John,
Your diagnosis is not being dismissed or taken lightly. First time I find it
happen with a different lens, I'll be making arrangements. Not thinking of
retiring soon are you?
Joel
At 04:19 PM 4/28/1998 -0400, you wrote:
>Just trying to help. Let me know when you decide what is causing the
>shadow.....;-)
>
>John
>
>Winsor Crosby wrote:
>
>> >At 10:55 AM 4/25/1998 -0700, you wrote:
>> >>>At 11:00 AM 4/25/1998 -0400, John wrote:
>> >>>>That is the shape the curtain string makes when it slackens up and
>> >>>>hangs into
>> >>>>the frame during exposure.
>> >>>>
>> >>>>John
>> >>>>Camtech
>> >>>>
>> >>>
>> >>>I think we just had a round of discussion about this recently, but
darned if
>> >>>I saved anything about it. This happens to me once or twice about every
>> >>>third roll. Is it largely an intermittent problem?
>> >>>
>> >>>Is there a home fix?
>> >>>
>> >>>Joel
>> >>>
>> >>Have you looked to see whether that is it?
>> >>
>> >>Winsor Crosby
>> >>Long Beach, California
>> >>mailto:wincros@xxxxxxxxxxx
>> >>
>> >Winsor,
>> >
>> >If I understand your question, I've locked up the mirror and looked around
>> >the mirror box. Nothing. I've set the shutter on bulb and fired a few
>> >rounds looking for hanging debris. Again nothing.
>> >
>> >Since I believe it only happens with one of my lenses, I am now suspicious
>> >that I'm getting some sort of ghost image or flare off a fungus-scarred
>> >portion of the rear lens element. Trouble is, I'm not learned enough to
>> >know whether this is possible.
>> >
>> >Thanks for asking.
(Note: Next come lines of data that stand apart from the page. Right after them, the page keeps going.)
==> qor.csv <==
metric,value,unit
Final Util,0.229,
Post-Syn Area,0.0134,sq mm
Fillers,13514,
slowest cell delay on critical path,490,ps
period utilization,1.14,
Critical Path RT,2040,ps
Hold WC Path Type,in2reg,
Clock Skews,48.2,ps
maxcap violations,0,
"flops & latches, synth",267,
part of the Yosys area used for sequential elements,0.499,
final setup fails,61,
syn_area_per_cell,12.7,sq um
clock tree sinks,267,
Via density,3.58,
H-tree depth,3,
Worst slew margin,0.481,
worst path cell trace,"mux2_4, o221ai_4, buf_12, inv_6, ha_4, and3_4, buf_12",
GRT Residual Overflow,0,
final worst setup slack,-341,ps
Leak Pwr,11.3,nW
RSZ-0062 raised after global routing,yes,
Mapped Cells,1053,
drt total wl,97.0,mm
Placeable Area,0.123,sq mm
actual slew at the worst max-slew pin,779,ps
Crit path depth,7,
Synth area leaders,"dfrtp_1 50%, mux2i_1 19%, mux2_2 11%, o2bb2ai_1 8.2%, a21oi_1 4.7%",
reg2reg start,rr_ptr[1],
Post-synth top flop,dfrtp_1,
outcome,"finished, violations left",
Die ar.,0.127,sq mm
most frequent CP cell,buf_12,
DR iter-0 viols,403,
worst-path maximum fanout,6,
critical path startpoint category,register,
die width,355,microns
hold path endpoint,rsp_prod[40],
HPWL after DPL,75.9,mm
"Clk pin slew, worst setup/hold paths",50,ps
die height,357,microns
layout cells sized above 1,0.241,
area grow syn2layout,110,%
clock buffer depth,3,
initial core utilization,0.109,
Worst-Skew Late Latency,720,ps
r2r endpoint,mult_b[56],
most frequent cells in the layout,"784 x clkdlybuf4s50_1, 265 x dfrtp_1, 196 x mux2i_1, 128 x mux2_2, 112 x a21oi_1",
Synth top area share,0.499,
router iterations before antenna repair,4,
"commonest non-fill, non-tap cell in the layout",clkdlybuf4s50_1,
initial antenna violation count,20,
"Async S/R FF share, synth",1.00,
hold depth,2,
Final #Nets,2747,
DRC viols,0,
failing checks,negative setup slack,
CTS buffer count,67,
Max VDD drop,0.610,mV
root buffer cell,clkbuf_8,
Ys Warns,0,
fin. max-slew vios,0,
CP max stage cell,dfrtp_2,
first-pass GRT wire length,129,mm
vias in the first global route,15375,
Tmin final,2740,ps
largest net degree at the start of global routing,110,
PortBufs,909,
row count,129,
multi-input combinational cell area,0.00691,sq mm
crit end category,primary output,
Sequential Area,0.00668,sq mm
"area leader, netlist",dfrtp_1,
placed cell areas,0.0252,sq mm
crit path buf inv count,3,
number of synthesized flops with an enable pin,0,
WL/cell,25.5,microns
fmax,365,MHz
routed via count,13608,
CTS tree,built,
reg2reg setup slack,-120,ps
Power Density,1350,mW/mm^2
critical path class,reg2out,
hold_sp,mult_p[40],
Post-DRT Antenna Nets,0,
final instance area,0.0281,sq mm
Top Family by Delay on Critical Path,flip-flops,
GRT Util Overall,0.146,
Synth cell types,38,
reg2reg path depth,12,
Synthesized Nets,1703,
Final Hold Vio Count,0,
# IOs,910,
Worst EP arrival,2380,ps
--- config.mk ---
export PLATFORM = sky130hd
export DESIGN_NAME = immunit_pipe_flat
export DESIGN_NICKNAME = d
export VERILOG_FILES = /design/src/rtl/immunit_pipe_if.sv /design/src/rtl/immunit_pipe.sv /design/src/flat_wrapper.sv
export SDC_FILE = /design/constraint.sdc
export NUM_CORES = 1
export LEC_CHECK = 0
export CORE_MARGIN = 1
export CORE_UTILIZATION = 40
export CTS_BUF_LIST = sky130_fd_sc_hd__clkbuf_2 sky130_fd_sc_hd__clkbuf_4 sky130_fd_sc_hd__clkbuf_8
export DETAILED_ROUTE_END_ITERATION = 16
export PLACE_DENSITY = 0.68
export SLEW_MARGIN = 25
export SYNTH_ARGS = -nofsm -noshare
export SYNTH_HDL_FRONTEND = slang
export SYNTH_SLANG_ARGS = --single-unit
--- constraint.sdc ---
create_clock -name clk -period 5.4 [get_ports clk]
set_input_delay 0.54 -clock clk [delete_from_list [all_inputs] [get_ports clk]]
set_output_delay 0.54 -clock clk [all_outputs]
set_load 0.02 [all_outputs]
--- src/rtl/immunit_pipe_if.sv ---
// immunit_pipe_if: handshake and data bundle between decode and execute
// around the immediate generator.
//   InValid/InReady/ImmInput/ImmSrc/InTag : input beat (decode -> block)
//   OutValid/OutReady/ImmExt/OutTag/Err   : head result (block -> execute)
// modport slave  : the immediate generator itself
// modport master : the environment (decode producer + execute consumer)
interface immunit_pipe_if #(
  parameter int unsigned XLEN  = 32,
  parameter int unsigned TAG_W = 5
);
  logic             InValid;
  logic             InReady;
  logic [24:0]      ImmInput;
  logic [2:0]       ImmSrc;
  logic [TAG_W-1:0] InTag;
  logic             OutValid;
  logic             OutReady;
  logic [XLEN-1:0]  ImmExt;
  logic [TAG_W-1:0] OutTag;
  logic             Err;

  modport slave (
    input  InValid, ImmInput, ImmSrc, InTag, OutReady,
    output InReady, OutValid, ImmExt, OutTag, Err
  );

  modport master (
    output InValid, ImmInput, ImmSrc, InTag, OutReady,
    input  InReady, OutValid, ImmExt, OutTag, Err
  );
endinterface

--- src/rtl/immunit_pipe.sv ---
// immunit_pipe: registered immediate generator. Decodes instruction bits
// [31:7] into an XLEN-wide immediate and queues {imm, tag, err} in a
// DEPTH-entry FIFO with valid/ready on both sides.
// Ports:
//   clk   : clock, rising edge
//   rst   : synchronous active-high reset (same effect as Flush)
//   Flush : synchronous clear of all queued results
//   Count : current FIFO occupancy
//   bus   : immunit_pipe_if.slave (input beat + head result handshakes)
module immunit_pipe #(
  parameter int unsigned XLEN  = 32,
  parameter int unsigned DEPTH = 2,
  parameter int unsigned TAG_W = 5
) (
  input  logic                       clk,
  input  logic                       rst,
  input  logic                       Flush,
  output logic [$clog2(DEPTH):0]     Count,
  immunit_pipe_if.slave              bus
);
  localparam int unsigned AW = $clog2(DEPTH);
  localparam int unsigned CW = AW + 1;
  localparam int unsigned EW = XLEN + TAG_W + 1;

  typedef enum logic [2:0] {
    SRC_I     = 3'b000,
    SRC_S     = 3'b001,
    SRC_U     = 3'b010,
    SRC_Z     = 3'b011,
    SRC_SHAMT = 3'b100,
    SRC_B     = 3'b101,
    SRC_J     = 3'b110,
    SRC_ILL   = 3'b111
  } immSrc_e;

  logic [XLEN-1:0] decImm;
  logic            decErr;
  logic [24:0]     ii;

  assign ii = bus.ImmInput;

  // Sign extension is done by filling the whole word with the sign bit and
  // then overwriting the low field, which works for any XLEN >= 32.
  always_comb begin
    decImm = '0;
    decErr = 1'b0;
    case (immSrc_e'(bus.ImmSrc))
      SRC_I: begin
        decImm        = {XLEN{ii[24]}};
        decImm[11:0]  = ii[24:13];
      end
      SRC_S: begin
        decImm        = {XLEN{ii[24]}};
        decImm[11:0]  = {ii[24:18], ii[4:0]};
      end
      SRC_U: begin
        decImm        = {XLEN{ii[24]}};
        decImm[31:0]  = {ii[24:5], 12'b0};
      end
      SRC_Z: begin
        decImm[4:0]   = ii[12:8];
      end
      SRC_SHAMT: begin
        if (XLEN == 64) decImm[5:0] = ii[18:13];
        else            decImm[4:0] = ii[17:13];
      end
      SRC_B: begin
        decImm        = {XLEN{ii[24]}};
        decImm[12:0]  = {ii[24], ii[0], ii[23:18], ii[4:1], 1'b0};
      end
      SRC_J: begin
        decImm        = {XLEN{ii[24]}};
        decImm[20:0]  = {ii[24], ii[12:5], ii[13], ii[23:14], 1'b0};
      end
      default: begin
        decImm = '0;
        decErr = 1'b1;
      end
    endcase
  end

  logic [EW-1:0]    mem [DEPTH];
  logic [AW-1:0]    wrPtr;
  logic [AW-1:0]    rdPtr;
  logic [CW-1:0]    count;
  logic             push;
  logic             pop;
  logic [XLEN-1:0]  headImm;
  logic [TAG_W-1:0] headTag;
  logic             headErr;

  assign bus.InReady  = (count < CW'(DEPTH));
  assign bus.OutValid = (count != '0);
  assign push         = bus.InValid && bus.InReady;
  assign pop          = bus.OutValid && bus.OutReady;

  // Storage is not reset; the head outputs are masked while empty instead.
  always_ff @(posedge clk) begin
    if (push && !Flush && !rst) begin
      mem[wrPtr] <= {decImm, bus.InTag, decErr};
    end
  end

  always_ff @(posedge clk) begin
    if (rst || Flush) begin
      wrPtr <= '0;
      rdPtr <= '0;
      count <= '0;
    end else begin
      if (push) wrPtr <= wrPtr + 1'b1;
      if (pop)  rdPtr <= rdPtr + 1'b1;
      case ({push, pop})
        2'b10:   count <= count + 1'b1;
        2'b01:   count <= count - 1'b1;
        default: count <= count;
      endcase
    end
  end

  assign {headImm, headTag, headErr} = mem[rdPtr];

  assign bus.ImmExt = bus.OutValid ? headImm : '0;
  assign bus.OutTag = bus.OutValid ? headTag : '0;
  assign bus.Err    = bus.OutValid ? headErr : 1'b0;
  assign Count      = count;
endmodule

--- src/flat_wrapper.sv ---
// flat-port wrapper written by rule: the top's interface ports become plain ports
module immunit_pipe_flat 
#(
  parameter int unsigned XLEN  = 32,
  parameter int unsigned DEPTH = 2,
  parameter int unsigned TAG_W = 5
)
  (clk, rst, Flush, Count, bus_InValid, bus_ImmInput, bus_ImmSrc, bus_InTag, bus_OutReady, bus_InReady, bus_OutValid, bus_ImmExt, bus_OutTag, bus_Err);
  immunit_pipe_if #(.XLEN(XLEN), .TAG_W(TAG_W)) bus_i ();
  input  logic clk;
  input  logic rst;
  input  logic Flush;
  output logic [$clog2(DEPTH):0] Count;
  input wire logic [$bits(bus_i.InValid)-1:0] bus_InValid;
  input wire logic [$bits(bus_i.ImmInput)-1:0] bus_ImmInput;
  input wire logic [$bits(bus_i.ImmSrc)-1:0] bus_ImmSrc;
  input wire logic [$bits(bus_i.InTag)-1:0] bus_InTag;
  input wire logic [$bits(bus_i.OutReady)-1:0] bus_OutReady;
  output wire logic [$bits(bus_i.InReady)-1:0] bus_InReady;
  output wire logic [$bits(bus_i.OutValid)-1:0] bus_OutValid;
  output wire logic [$bits(bus_i.ImmExt)-1:0] bus_ImmExt;
  output wire logic [$bits(bus_i.OutTag)-1:0] bus_OutTag;
  output wire logic [$bits(bus_i.Err)-1:0] bus_Err;
  assign bus_i.InValid = bus_InValid;
  assign bus_i.ImmInput = bus_ImmInput;
  assign bus_i.ImmSrc = bus_ImmSrc;
  assign bus_i.InTag = bus_InTag;
  assign bus_i.OutReady = bus_OutReady;
  assign bus_InReady = bus_i.InReady;
  assign bus_OutValid = bus_i.OutValid;
  assign bus_ImmExt = bus_i.ImmExt;
  assign bus_OutTag = bus_i.OutTag;
  assign bus_Err = bus_i.Err;
  immunit_pipe #(.XLEN(XLEN), .DEPTH(DEPTH), .TAG_W(TAG_W)) u_core (.clk(clk), .rst(rst), .Flush(Flush), .Count(Count), .bus(bus_i));
endmodule
# Yosys cells after proc, flatten, opt, wreduce, memory -nomap -nowiden

Memory sizes are Yosys's and may differ from the RTL's. A register that Yosys moved wholly into a read port is not among the register bits.
Cells that the tools add are included.

Register bits: 4
Memory bits (writable): 76
Input port bits: 38
Output and inout bits: 42
Word-level logic and storage cells: 41
Memories kept: 1

Memories:

| name       | words | bits a word | read ports | clocked after memory_dff | wr ports | line               | RTL |
|---|---|---|---|---|---|---|---|
| u_core.mem | 2     | 38          | 1          | 1                        | 1        | immunit_pipe.sv:82 | `logic [EW-1:0] mem [DEPTH];` |

Add/sub/neg operators: 4
Magnitude comparators: 1
Equal/unequal tests: 8
Multiplexer cells: 11
Reduce and logical (&&, ||, !) cells: 13

Operator list:

| cell                                               | count |
|---|---|
| one-hot mux 27 bit (4 select lines)                | 1 |
| two-way mux 32 bit                                 | 1 |
| one-hot mux 5 bit (5 select lines)                 | 1 |
| == test 3 bit (second input constant)              | 3 |
| OR reduction 7 bit                                 | 1 |
| == test 3 x 2 -> 1 bit (second input constant)     | 2 |
| two-way mux 1 bit                                  | 6 |
| two-way mux 5 bit                                  | 1 |
| logical AND 1 bit                                  | 4 |
| one-hot mux 2 bit (2 select lines)                 | 1 |
| nonzero test 2 bit                                 | 2 |
| OR reduction 2 bit                                 | 2 |
| == test 3 x 1 -> 1 bit (second input constant)     | 1 |
| zero test 3 bit                                    | 1 |
| adder 1 bit (second input constant)                | 2 |
| adder 2 x 1 -> 2 bit (second input constant)       | 1 |
| == test 2 x 1 -> 1 bit (second input constant)     | 1 |
| == test 2 bit (second input constant)              | 1 |
| zero test 1 bit                                    | 2 |
| less-than comparator 2 bit (second input constant) | 1 |
| subtractor 2 x 1 -> 2 bit (second input constant)  | 1 |
| logical OR 1 bit                                   | 1 |

# Longest topological paths before layout

Depth after elaboration: 6
Mapped depth: 6
Gate-level depth less buffers: 6

# Worst setup path after synthesis

OpenSTA, ideal clock, no wires.

Path type: input-to-reg
Start: in bus_InValid
End: mem u_core.mem[0][0] in the netlist's numbering, enable pin
Library setup time: 0.532 ns
Data arrival time: 4.444 ns
Setup slack: 0.424 ns
Cell stages on the path: 3
Buffers on the path: 0
Path through: nor2b_1 > inv_1 > nor4_1

Cells in the longest elaborated chain, start to end: 5

RTL lines:

| item                                    | line                | RTL |
|---|---|---|
| from (decl)                             | flat_wrapper.sv:14  | `input wire logic [$bits(bus_i.InValid)-1:0] bus_InValid;` |
| logical AND 1 bit                       | immunit_pipe.sv:94  | `assign push = bus.InValid && bus.InReady;` |
| logical AND 1 bit (2 in series)         | immunit_pipe.sv:99  | `if (push && !Flush && !rst) begin` |
| two-way mux 1 bit                       | immunit_pipe.sv:99  |  |
| two-way mux 1 bit (not written as such) | immunit_pipe.sv:100 | `mem[wrPtr] <= {decImm, bus.InTag, decErr};` |
| to (decl)                               | immunit_pipe.sv:82  |  |

Every way passes these cells.

==> reports/results.txt <==
Worst VDD drop - 0.107 mV
Number of antenna violations at the first check in global routing - 0
Setup repair after global routing missed its margin - false
F_max - 0.349 GHz
Die height - 96.4 µm
Synth top area cells - edfxtp_1 (64%), mux2i_1 (12%), nor2_1 (4.7%)
Leakage dissipation - 1.56 nW
Latest clock arrival within the worst-skew pair - 0.34 ns
Number of global-route vias before repair - 2,126
Number of nets in the layout - 386
Quantity of I/O buffers inserted on ports - 79
Overall die width - 96.4 µm
Area growth syn-to-layout - 30.9%
Post-CTS setup buffer count - 0
Final worst clock skew - 0.00486 ns
Global route total overflow - 0
Wirelength per Cell - 16.1 µm
Maximum buffer depth of the clock tree - 2
Area of the die - 0.00929 mm²
Highest net fanout along the worst path - 29
Share of flip-flops with an asynchronous set or reset - 0%
Path class of the lowest-slack min-delay path - reg -> reg
Met3 Routed Length - 530 µm
Critical path capture point type - output port
Status - finished clean
Weighted congestion reported at the end of routability-driven placement - 0.754
Post-route DRC - 0
TritonCTS Sinks - 81
Hold Fails Final Rpt - 0
Number of optimization iterations in the first detailed-route pass - 5
Accumulated negative setup slack - 0 ns
Num ports - 80
WL final - 7.40 mm
Critical Path RT - 4.86 ns
Final period demand of the worst path - 2.87 ns
Total nets after synthesis - 309
Initial Utilization - 41.0%
Total vias in the final route - 2,319
Avg Vias per Cell - 5.04
Site row count - 34
Worst Path Arrival - 2.33 ns
Global-route wire length before repair - 10.9 mm
Detailed route wirelength on metal2 - 3.44 mm
1st-iter DRT viols - 151
Element type at the critical path start - flip-flop
Number of synthesis warnings - 0
Max capacitance violation total - 0
Reg2reg path depth - 2
Resized Gates After CTS - 0
N_diodes - 0
Portion of the post-synthesis area used by sequential elements - 66.9%
Start point of the worst min-delay path - u_core.rdPtr
Cell accounting for the most synthesized area - edfxtp_1
CTS H-tree lvls - 3
Power density over the cells - 296 mW/mm²
Reg-to-Reg End - u_core.mem[1][24]
Number of synthesized flops with an enable pin - 76
Primary flip-flop cell chosen by synthesis mapping - edfxtp_1
Number of buffers inserted by hold repair at cts - 0
Root Buffer - clkbuf_8
GRT Resource Usage Total - 16.5%
Post-synth cell types - 32
Remaining number of nets flagged by the antenna check after routing - 0
Num CTS Buffers - 9
HPWL Detailed - 4.77 mm
Pin count of the biggest net entering global routing - 40
Avg Cell Area, Syn - 13.2 µm²
Max-slew violation total from the final report - 0
Slack of the worst reg-to-reg path - 3.50 ns
Count of state elements after synthesis - 81
Worst Path Class, Setup - reg -> out
Max Used Layer - met4
Hold-critical path depth - 2
TritonCTS clock tree - yes
Top cell type's share of synthesized area - 64.1%
Finished Core Util - 53.7%
Share of layout cells above drive strength 1 - 7.67%
Clock-pin slew on the worst setup and hold paths - 0.08 ns
Synthesized instance count - 270
Relative slew margins - 38.4%
M1 wire length - 3.32 mm
Tcrit/Tclk final - 53.1%
Slew at the pin closest to its max-slew limit - 0.924 ns
Launch instance of the worst register-to-register path - u_core.Count[1]
Synth Cell Area - 0.00356 mm²
Final setup fails - 0
Placeable core region - 0.00868 mm²
sequential cells by signal (all words and copies together) (netlist names), named ones only:
| register | cells |
|---|---|
| u_core.wrPtr | 1 |
| u_core.rdPtr | 1 |
| u_core.Count | 2 |
| u_core.mem | 76 |
power by group:
part | switching [mW] | internal [mW]
registers | 0.00551 | 0.705
clock network | 0.209 | 0.284
logic | 0.0952 | 0.0807
worst max-delay path by stage:
stage | end | cells after the start | startpoint
finish | bus_ImmExt[29] | 4 | flip-flop
floorplan | u_core.mem[0][0] | 3 | bus_InValid
global placement | u_core.mem[1][34] | 3 | bus_InValid
detailed placement | u_core.mem[1][34] | 3 | bus_InValid
CTS | bus_ImmExt[31] | 4 | flip-flop
global route | bus_ImmExt[31] | 4 | flip-flop
cell usage after synthesis (2+ instances only):
cell / count
o21ai_0: 11
buf_4: 5
clkbuf_1: 3
nand2_1: 19
and3_1: 2
inv_1: 5
and2_1: 7
a221o_1: 4
nor3_1: 4
dfxtp_1: 5
xnor2_1: 2
edfxtp_1: 76
buf_2: 7
xor2_1: 2
a21oi_1: 13
nor2b_1: 3
o21ai_1: 2
mux2i_1: 42
nor2_1: 45
routing by layer:
| layer | vias up | global-route usage (%) |
|---|---|---|
| li1 | 1126 | - |
| met1 | 1096 | 22.1 |
| met2 | 89 | 26.1 |
| met3 | 8 | 2.97 |
| met4 | 0 | 7.84 |
| met5 | - | 0 |
per-stage QoR:
stage          instance area [µm²]  power [mW]  std cells  setup slack, ns  hold WS, ns
2_1_floorplan                 3560       0.818        270            0.424        0.520
3_3_place_gp                  4440       0.899        444             2.89        0.548
3_5_place_dp                  4440       0.902        444             2.86        0.546
4_1_cts                       4660        1.39        460             2.50        0.582
5_1_grt                       4660        1.43        460             2.39        0.598
6_report                      4660        1.38        460             2.53        0.582
cell families (layout without fill, tap and decap cells):
logic type / count (synthesis) / after routing / synth area share, %
AO/OA/AOI/OAI: 35 / 35 / 6.18
flip-flops: 81 / 81 / 66.9
buffers and inverters: 21 / 103 / 2.99
XOR/XNOR: 5 / 5 / 1.44
AND/OR/NAND/NOR: 85 / 85 / 10.4
multiplexers: 42 / 42 / 11.8
adder cells (fa/ha/maj): 1 / 1 / 0.351
cells in the final DEF (no fill, tap or decap), types with 3 or more instances in the layout:
| cell type | netlist | layout |
|---|---|---|
| a221o_1 | 4 | 4 |
| nor2_1 | 45 | 44 |
| edfxtp_1 | 76 | 76 |
| nor3_1 | 4 | 4 |
| dfxtp_1 | 5 | 4 |
| nor2b_1 | 3 | 3 |
| clkbuf_8 | 0 | 10 |
| o21ai_0 | 11 | 11 |
| a21oi_1 | 13 | 13 |
| mux2i_1 | 42 | 42 |
| inv_1 | 5 | 5 |
| clkdlybuf4s50_1 | 0 | 79 |
| nand2_1 | 19 | 19 |
| and2_1 | 7 | 7 |
worst max-delay path: stages, from the launching register on:
cell             delay [ns]
dfxtp_2                0.52
buf_4                  0.51
mux2i_1                0.31
nor2_1                 0.06
clkdlybuf4s50_1        0.57
layout make-up:
type | count | area (µm²)
clock buffer | 12 | 153
clock inverter | 4 | 76.3
fill | 778 | 4010
inverter | 6 | 22.5
multi-input combinational | 168 | 1090
sequential | 81 | 2380
tap | 108 | 135
timing repair buffer | 81 | 806
Note: power is estimated with default switching activity, not from simulation.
Any ideas?
>> >
>> >Joel
>>
>> It certainly looks like a shadow, not flare which is light being reflected
>> about. I was ready to go with John, but since the image is reversed at the
>> film plane, I think that the shadow of a hanging string would be hanging up
>> from the bottom edge of the picture.
>>
>> It seems to me that if it were something with the lens the shadow would
>> focus in the viewfinder as well as at the film plane. Can you see it in the
>> viewfinder? If you can, why don't you try unlatching the suspect lens and
>> rotating the whole lens as if you were taking it off, but looking through
>> the viewfinder all the while. If the shadow rotates with the lens barrel it
>> would seem to be an artifact of the lens.
>>
>> If you can not see it through the viewfinder I really think it is something
>> between the mirror and the film plane. As an experiment I took a single
>> strand of hair(from my head) and put it across the back a lens before
>> bayonetting it on my OM1n to see whether I could see it in the viewfinder.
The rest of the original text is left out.